Re: Tracker as a security risks
- From: Carlos Garnacho <carlosg gnome org>
- To: Hanno Böck <hanno hboeck de>
- Cc: Sam Thursfield <ssssam gmail com>, desktop-devel-list <desktop-devel-list gnome org>, Tracker mailing list <tracker-list gnome org>
- Subject: Re: Tracker as a security risks
- Date: Mon, 5 Dec 2016 16:42:35 +0100
Hi,
On Mon, Dec 5, 2016 at 3:01 PM, Hanno Böck <hanno hboeck de> wrote:
On Mon, 5 Dec 2016 13:44:40 +0000
Sam Thursfield <ssssam gmail com> wrote:
The design of Tracker takes the risks into account. Metadata
extraction is isolated in its own process (tracker-extract) which can
crash without (theoretically) causing any harm.
I don't see how that helps against security vulnerabilities.
Having an isolated process probably helps in a way that a crash won't
cause the whole tracker service to malfunction. Thus parsing broken
files won't cause a service disruption. But as long as this process
runs with normal user rights this doesn't protect in a security sense.
I think there needs to be a wider discussion about this and the
fundamental design choices done here need to be questioned.

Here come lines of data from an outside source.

--- config.mk ---
export PLATFORM = sky130hd
export DESIGN_NAME = issue_pair_ctrl_flat
export DESIGN_NICKNAME = d
export VERILOG_FILES = /design/src/rtl/issue_pair_ctrl_if.sv /design/src/rtl/issue_pair_ctrl.sv /design/src/flat_wrapper.sv
export SDC_FILE = /design/constraint.sdc
export NUM_CORES = 1
export LEC_CHECK = 0
export CAP_MARGIN = 10
export CORE_MARGIN = 2
export CORE_UTILIZATION = 30
export DETAILED_ROUTE_END_ITERATION = 10
export HOLD_SLACK_MARGIN = 0.06
export PLACE_DENSITY_LB_ADDON = 0.1
export SLEW_MARGIN = 5
export SYNTH_ARGS = -nofsm -noshare
export SYNTH_HDL_FRONTEND = slang
export SYNTH_SLANG_ARGS = --single-unit
--- constraint.sdc ---
create_clock -name clk -period 3.6 [get_ports clk]
set_input_delay 0.9 -clock clk [delete_from_list [all_inputs] [get_ports clk]]
set_output_delay 0.9 -clock clk [all_outputs]
set_load 0.05 [all_outputs]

What questions do you have in particular?
Quite frankly, I don't claim to have all the answers here, that's why I
formulated it in an open "needs discussion" way.
I think sandboxing the tracker parser (which you already indicated
in your mail) is probably the most reasonable way to go forward. This
isn't exactly my area of expertise, so I can't comment on which
technique here is most promising.
It indeed sounds possible to lift extraction into a separate process
with limited access to the filesystem, we essentially need to pass an
fd to mmap() and an output one to receive sparql back. There's just
two things to consider:
- The extraction process sometimes needs access to misc files (eg. CUE
files, XMP sidecar files, ...), those might be passed along too, but
then we need detecting those cases beforehand.

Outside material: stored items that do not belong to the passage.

$ cat config.mk
export PLATFORM = sky130hd
export DESIGN_NAME = counter_run_ctrl
export DESIGN_NICKNAME = d
export VERILOG_FILES = /design/src/rtl/counter_run_ctrl.sv
export SDC_FILE = /design/constraint.sdc
export NUM_CORES = 1
export LEC_CHECK = 0
export BUFFER_PORTS_ARGS = -buffer_cell sky130_fd_sc_hd__buf_2
export CORE_UTILIZATION = 46
export CTS_CLUSTER_SIZE = 16
export DETAILED_ROUTE_END_ITERATION = 12
export PLACE_DENSITY = 0.72
export SLEW_MARGIN = 25
export SYNTH_ARGS = -nofsm -noshare
export SYNTH_HDL_FRONTEND = slang
export SYNTH_SLANG_ARGS = --single-unit
$ cat constraint.sdc
create_clock -name clk -period 2 [get_ports clk]
set_input_delay 0.2 -clock clk [delete_from_list [all_inputs] [get_ports clk]]
set_output_delay 0.2 -clock clk [all_outputs]
set_load 0.02 [all_outputs]
$ cat src/rtl/counter_run_ctrl.sv
// Job sequencer owning a WIDTH-bit wrap counter: (num_runs+1) passes; done at start+N*2^WIDTH edges, no backpressure (pause/abort levels).
// AUTO_RESTART_EN: start in DONE launches the next job directly instead of returning to IDLE.
module counter_run_ctrl #(
    parameter int WIDTH  = 2,
    parameter int RUNS_W = 4
) (
    input  logic              clk,
    input  logic              rst,
    input  logic              start,
    input  logic [RUNS_W-1:0] num_runs,
    input  logic              pause,
    input  logic              abort,
    output logic [WIDTH-1:0]  count,
    output logic [RUNS_W-1:0] run_idx,
    output logic              busy,
    output logic              done
);

    typedef enum logic [1:0] {
        S_IDLE  = 2'd0,
        S_RUN   = 2'd1,
        S_PAUSE = 2'd2,
        S_DONE  = 2'd3
    } state_t;

    localparam logic [WIDTH-1:0] CNT_MAX = {WIDTH{1'b1}};

    state_t            r_state;
    state_t            w_state_nxt;
    logic [WIDTH-1:0]  r_count;
    logic [WIDTH-1:0]  w_count_nxt;
    logic [RUNS_W-1:0] r_run_idx;
    logic [RUNS_W-1:0] w_run_idx_nxt;
    logic [RUNS_W-1:0] r_runs_q;
    logic [RUNS_W-1:0] w_runs_q_nxt;

    always_ff @(posedge clk) begin
        if (rst) begin
            r_state   <= S_IDLE;
            r_count   <= '0;
            r_run_idx <= '0;
            r_runs_q  <= '0;
        end else begin
            r_state   <= w_state_nxt;
            r_count   <= w_count_nxt;
            r_run_idx <= w_run_idx_nxt;
            r_runs_q  <= w_runs_q_nxt;
        end
    end

    always_comb begin
        w_state_nxt   = r_state;
        w_count_nxt   = r_count;
        w_run_idx_nxt = r_run_idx;
        w_runs_q_nxt  = r_runs_q;
        case (r_state)
            S_IDLE: begin
                if (start) begin
                    w_state_nxt   = S_RUN;
                    w_count_nxt   = '0;
                    w_run_idx_nxt = '0;
                    w_runs_q_nxt  = num_runs;
                end
            end
            S_RUN: begin
                if (abort) begin
                    w_state_nxt   = S_IDLE;
                    w_count_nxt   = '0;
                    w_run_idx_nxt = '0;
                end else if (pause) begin
                    w_state_nxt = S_PAUSE;
                end else if (r_count != CNT_MAX) begin
                    w_count_nxt = r_count + WIDTH'(1);
                end else if (r_run_idx < r_runs_q) begin
                    w_count_nxt   = '0;
                    w_run_idx_nxt = r_run_idx + RUNS_W'(1);
                end else begin
                    // Last pass finished: run_idx stays on the final pass number.
                    w_state_nxt = S_DONE;
                    w_count_nxt = '0;
                end
            end
            S_PAUSE: begin
                if (abort) begin
                    w_state_nxt   = S_IDLE;
                    w_count_nxt   = '0;
                    w_run_idx_nxt = '0;
                end else if (!pause) begin
                    w_state_nxt = S_RUN;
                end
            end
            S_DONE: begin
`ifdef AUTO_RESTART_EN
                if (start) begin
                    w_state_nxt   = S_RUN;
                    w_count_nxt   = '0;
                    w_run_idx_nxt = '0;
                    w_runs_q_nxt  = num_runs;
                end else begin
                    w_state_nxt = S_IDLE;
                end
`else
                w_state_nxt = S_IDLE;
`endif
            end
            default: w_state_nxt = S_IDLE;
        endcase
    end

    always_comb begin
        count   = r_count;
        run_idx = r_run_idx;
        busy    = (r_state == S_RUN) || (r_state == S_PAUSE);
        done    = (r_state == S_DONE);
    end

endmodule

; ---- Word level (Yosys, flattened, before mapping)
; Index checks and enable logic that the tools add are counted.
[word_totals]
register_bits = 12
out_inout_bits = 8
[classes]
add_sub_neg = 2
n_lt_le_gt_ge = 1
eq_ne = 12
n_mux = 21
n_reduce_logical = 7
[ops]
columns = operator, count
row1 = 2-to-1 mux 2 bit, 12
row2 = 2-to-1 mux 4 bit, 6
row3 = inequality test 3 bit (second input constant), 4
row4 = case mux 4 bit (3 select lines), 1
row5 = inequality test 4 bit (second input constant), 2
row6 = case mux 2 bit (4 select lines), 1
row7 = AND reduction 4 bit, 2
row8 = inequality test 2 bit (second input constant), 3
row9 = case mux 2 bit (3 select lines), 1
row10 = AND reduction 6 bit, 1
row11 = adder 4 x 1 -> 4 bit (second input constant), 1
row12 = == test 2 bit (second input constant), 2
row13 = less-than comparator 4 bit, 1
row14 = nonzero test 3 bit, 1
row15 = adder 2 x 1 -> 2 bit (second input constant), 1
row16 = == test 2 x 1 -> 1 bit (second input constant), 1
row17 = logical NOT 2 bit, 1
row18 = AND reduction 2 bit, 1
row19 = logical OR 1 bit, 1

; ---- Longest topological paths before layout
[logic_depth]
depth_word = 6
mapped_depth = 7
ltp_nobuf = 6

; ---- Worst setup path before layout
; OpenSTA, ideal clock, no wires.
[synth_path]
path_kind = register -> register
startpoint = register r_state[0]
endpoint = register r_run_idx[3], in the netlist run_idx[3]
arrival_ps = 1993
required_time_ps = 1926
setup_slack_ps = -67
stages_incl_launch_ff = 7
path_cell_list = dfxtp_1 > inv_1 > ha_1 > nor2b_2 > or4_4 > or4_1 > a31oi_1
[synth_via]
elab_chain_cells = 3
[synth_rtl]
columns = element, line_no
row1 = from (decl), 28  ; state_t r_state;
row2 = from (signal assigned), 44  ; r_state <= w_state_nxt;
row3 = "== test 2 x 1 -> 1 bit, or another cell as far along", 56  ; case (r_state)
row4 = "inequality test 3 bit (no line), or another cell as far along", --
row5 = AND reduction 6 bit (no line), --
row6 = to (signal assigned), 46  ; r_run_idx <= w_run_idx_nxt;
row7 = to (decl), 32  ; logic [RUNS_W-1:0] r_run_idx;
; Several ways; a longest one is shown, not always the timed one.
; A chain may end at the register's enable or synchronous reset.

; ---- Worst setup path in the final report
[layout_path]
startpoint = register r_state[0]
endpoint = register r_count[1], in the netlist count[1]
[layout_via]
elab_chain_cells = 3
[layout_rtl]
columns = element, line_no
row1 = "== test 2 x 1 -> 1 bit, or another cell as far along", 56
row2 = "inequality test 3 bit (no line), or another cell as far along", --
row3 = AND reduction 4 bit (no line), --
row4 = to (signal assigned), 45  ; r_count <= w_count_nxt;
row5 = to (decl), 30  ; logic [WIDTH-1:0] r_count;
; Several ways; a longest one is shown, not always the timed one.

==> results.md <==
Routing:
- After the first detailed-routing iteration, the DRC count stood at 16.
- Dividing the detail-routed wire length by the instance count gives 13.48 um.
- The first detailed-routing pass ran for 4 iterations.
- Once detail routing completed, the nets flagged for antenna violations numbered 0.
- Dividing the detail-routed via count by the number of cells gives 5.735.
- Summing over every cut layer, the via total after detailed routing is 757.
- For this block, the routed nets add up to 1779 um of wire.
- The post-detailed-route DRC marker count is 0.

Cells and area:
- The count of cells in the finished layout, fillers not included, comes to 132.
- The post-route cell area is 955.9 sq um.
- After the last flow step, the layout net total stands at 137.
- Compared with the post-synthesis result, the final layout area differs by 27.55%.
- The number of inserted diodes is 0.
- Counting the fill cells in the layout gives 150.
- In the final layout, the share of cells above drive strength 1 is 0.3621.
- Once layout is complete, the utilization of the core stands at 0.6346.

GRT:
- The maximum number of pins on one net before global-route repair is 14.
- The wire length of the first global-routing pass is 2918 um.
- The initial antenna violation count is 0.
- In the global route stage, overall resource usage came out at 0.2107.
- The via count of the first global-routing pass is 697.
- Summed over all layers, the global routing overflow is 0.

Timing:
- The peak clock frequency supported by timing is 504.4 MHz.
- The number of hold violations in the final report came to 0.
- The worst path in the final design needs a cycle of 1.983 ns, including I/O delays and setup.
- For the final database, setup skew stands at 0.004177 ns.
- The transition time of the tightest slew-check pin is 0.3356 ns.
- Dividing the final minimum period by the clock period gives 0.9913.
- The max-slew violation count is 0.
- Measured against its own limit, the worst slew margin works out to 0.7705.
- Setup repair after global routing could not meet its margin everywhere.
- The number of setup violations in the final report is 0.

Clock network:
- The deepest clock path buffer count is 2.
- For the worst-skew pair, the clock arrives at the later sink with an insertion delay of 0.27 ns.
- The clock sink total is 12.
- The number of clock buffers added by TritonCTS is 3.
- The cell sitting at the root of the clock tree is a sky130_fd_sc_hd__clkbuf_4.
- The clock slew seen by the registers of the worst setup and hold paths is 0.08 ns.
- The maximum level of the CTS H-tree is 1.
- The TritonCTS clock tree is done.

Floorplanning:
- The die is 42.37 um wide.
- The floorplan has 14 rows.
- The die is 42.37 um tall.
- The starting density of the core is 0.4975.
- The area enclosed by the die boundary is 0.001795 sq mm.
- The total I/O pin count is 17.
- The area of the placeable core is 0.001506 sq mm.

Pwr:
- The maximum vdd drop is 0.3020 mV.
- The power density over the cells is 626.0 mW/mm^2.
- The total chip power is 0.5984 mW.
- Summed over all cells, the static leakage comes to 0.4097 nW.

Setup path:
- The slowest stage of the critical path belongs to the cell sky130_fd_sc_hd__or4_4.
- The worst endpoint required time is 2.21 ns.
- The largest single stage delay on the critical path is 0.51 ns.
- The start-to-end type of the worst setup path is flop to flop.
- The launching element type of the critical path is a flop.
- The worst setup path is captured at a flop.
- The data arrival at the endpoint of the critical path is 2.19 ns.
- The maximum fanout encountered on the critical timing path is 6.
- Walking the worst path, the cells encountered are inv_2 -> ha_2 -> and2b_2 -> or4_4 -> or3b_2 -> a21oi_1.

Placed design:
- In this run, placement finished with an instance count of 127.
- The weighted congestion reported at the end of routability-driven placement is 0.7975.
- In this run the tool buffered the top-level ports with 16 buffer cells.
- The post-detailed-placement half-perimeter wirelength is 1281 um.
- In this run the cell area measured after placement is 905.9 sq um.

Min path:
- The min-delay analysis places its worst path in the category primary input to flop.

Logic synthesis:
- The fraction of the yosys area taken by sequential cells is 0.3205.
- The number of standard cells after synthesis is 89.
- The synthesized area divided by synthesized cell count is 8.421 sq um.
- Counting distinct cell types in the post-synthesis netlist gives 29.
- The total of flip-flops plus latches after synthesis is 12.
- Yosys mapped a number of flops with a built-in enable equal to 0.
- The netlist area before placement is 749.5 sq um.
- The commonest register cell after synthesis is sky130_fd_sc_hd__dfxtp_1.
- The number of warnings reported in the yosys synthesis log is 0.
- The share of synthesized registers carrying an async set or reset is 0.
- The number of nets in the synthesized netlist is 108.

Status:
- The run finished with clean final reports.

Run:
- The number of violations of the max-capacitance limit is 0.
[cell families (layout without fill, tap and decap cells)]
family / Yosys count / count (layout) / share of synthesized area
buffers and inverters: 10 / 37 / 0.05008
DFF: 12 / 12 / 0.3205
adders and majority gates: 10 / 10 / 0.1669
and+or+nand+nor: 32 / 32 / 0.2504
AOI/OAI and AO/OA: 25 / 25 / 0.2120
[what timing repair did]
item	CTS	global route
hold buffers	0	0
hold endpoints to repair	0	0
resized for setup	2	4
setup buffers	0	2
setup endpoints to repair	2	5
pin swaps	1	4
[path summary, 6_finish.rpt]
check        cells past startpoint         from  slack (ns)           to
max                              6   r_state[0]        0.02     count[1]
min                              3  num_runs[0]        0.17  r_runs_q[0]
max reg2reg                      6   r_state[0]        0.02     count[1]
min reg2reg                      2  r_runs_q[3]        0.46  r_runs_q[3]
[cell usage after synthesis, types with 2 or more instances]
master | instances | area [sq um]
sky130_fd_sc_hd__o211ai_1 | 5 | 37.54
sky130_fd_sc_hd__o21ai_0 | 4 | 20.02
sky130_fd_sc_hd__nand2_1 | 9 | 33.78
sky130_fd_sc_hd__dfxtp_1 | 12 | 240.2
sky130_fd_sc_hd__a31oi_1 | 3 | 18.77
sky130_fd_sc_hd__or4_1 | 3 | 22.52
sky130_fd_sc_hd__a21oi_1 | 8 | 40.04
sky130_fd_sc_hd__inv_1 | 8 | 30.03
sky130_fd_sc_hd__ha_1 | 10 | 125.1
sky130_fd_sc_hd__or3_2 | 2 | 15.01
sky130_fd_sc_hd__nand2b_1 | 2 | 12.51
sky130_fd_sc_hd__nand3_1 | 6 | 30.03
[placed cells by master, fill, tap and decap left out, drive strengths merged, types with 2 or more instances in the layout]
master,n
buf,26
dfxtp,12
ha,10
nand2,9
a21oi,8
inv,8
nand3,6
o211ai,5
o21ai,4
or4,4
a31oi,3
clkbuf,3
nand2b,2
or3,2
nor2b,2
[critical path, delay by kind of cell (launching register included)]
kind	cells	cell delay, ns
simple gates	3	1.20
buf+inv	1	0.05
fa+ha+maj	1	0.19
compound gates	1	0.14
flops	1	0.34
[power breakdown]
group | switching [mW] | total [mW] | internal, mW | leakage, nW
registers | 0.00848 | 0.263 | 0.255 | 0.0983
logic | 0.102 | 0.183 | 0.0817 | 0.298
clock network | 0.0824 | 0.152 | 0.0697 | 0.0138
[metal layers]
metal,part of all wire,global-route usage,vias up,wire [um]
met5,0,0,-,0
met4,0.012,0.1063,0,21
met3,0.034,0.02586,4,61
met2,0.50,0.3477,15,885
met1,0.46,0.2681,355,810
li1,-,-,383,-
[state kept, by name, summed over array words and instances, names as in the netlist]
name      cells
r_runs_q      4
run_idx       4
count         2
r_state       2
[per-stage QoR]
stage / setup WS [ns] / hold WS [ns] / setup TNS, ns
after floorplan: 0.02149 / 0.2756 / 0
after global placement: 0.02291 / 0.4469 / 0
after detailed placement: 0.002946 / 0.4573 / 0
after CTS: 0.002862 / 0.1729 / 0
after global routing: -0.04391 / 0.1722 / -0.1108
final: 0.01749 / 0.1738 / 0
[cell type report]
cell class | count | area, sq um | share of cell area
tap | 16 | 20.02 | 0.02094
clock buffer | 3 | 22.52 | 0.02356
multi-input combinational | 67 | 485.5 | 0.5079
inverter | 8 | 30.03 | 0.03141
timing repair buffer | 26 | 155.1 | 0.1623
sequential | 12 | 242.7 | 0.2539
No activity file was read; power rests on OpenSTA's default activity.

- Ideally we wouldn't spawn one process per file being extracted,
although if we go to defcon 1 level of paranoia, that's probably what
should happen.
Anyway, this goes IMHO too much on the technical side for this ML, we
already have https://bugzilla.gnome.org/show_bug.cgi?id=764786 filed
to Tracker, and it's already high in my list for fixing on 1.12, feel
free to join there.
And I should add... Tracker is not alone here, if it's not Tracker
stumbling on infected content, with varying but still rather low
levels of interaction it may be a thumbnailer, a previewer like sushi,
or the web browser itself streaming content which hit this. So there's
more places in need of further isolation when dealing with untrusted
content.
And still, the chain is only as strong as its weakest link, as soon as
there is anything opening that file with wide enough permissions to
cause any harm, you're essentially screwed. This might sound like an
argument to running every app through flatpak, although I think the
long term answer always is "fix the vulnerability!".
The other issue I think is that the quality of huge parts of the foss
ecosystem needs to be improved. The good news here is that we got some
powerful tools in terms of fuzzing (afl, libfuzzer) and memory safety
bug detection (asan) in the past years. Ideally all free software devs
should be aware of those tools and use them in their development
process. I'm trying to help here where I can, see e.g. also my recent
post on this list [1]. If our libraries would be better tested we could
be more comfortable feeding it with untrusted inputs.
I agree some more active prevention would be positive, sounds like
something to tackle in the libraries dealing with file formats though,
Tracker is a strawman here, in the sense that filesystem extraction
it's only exploitable through its tracker-extract's modules, and those
are for the most part implemented using external libraries.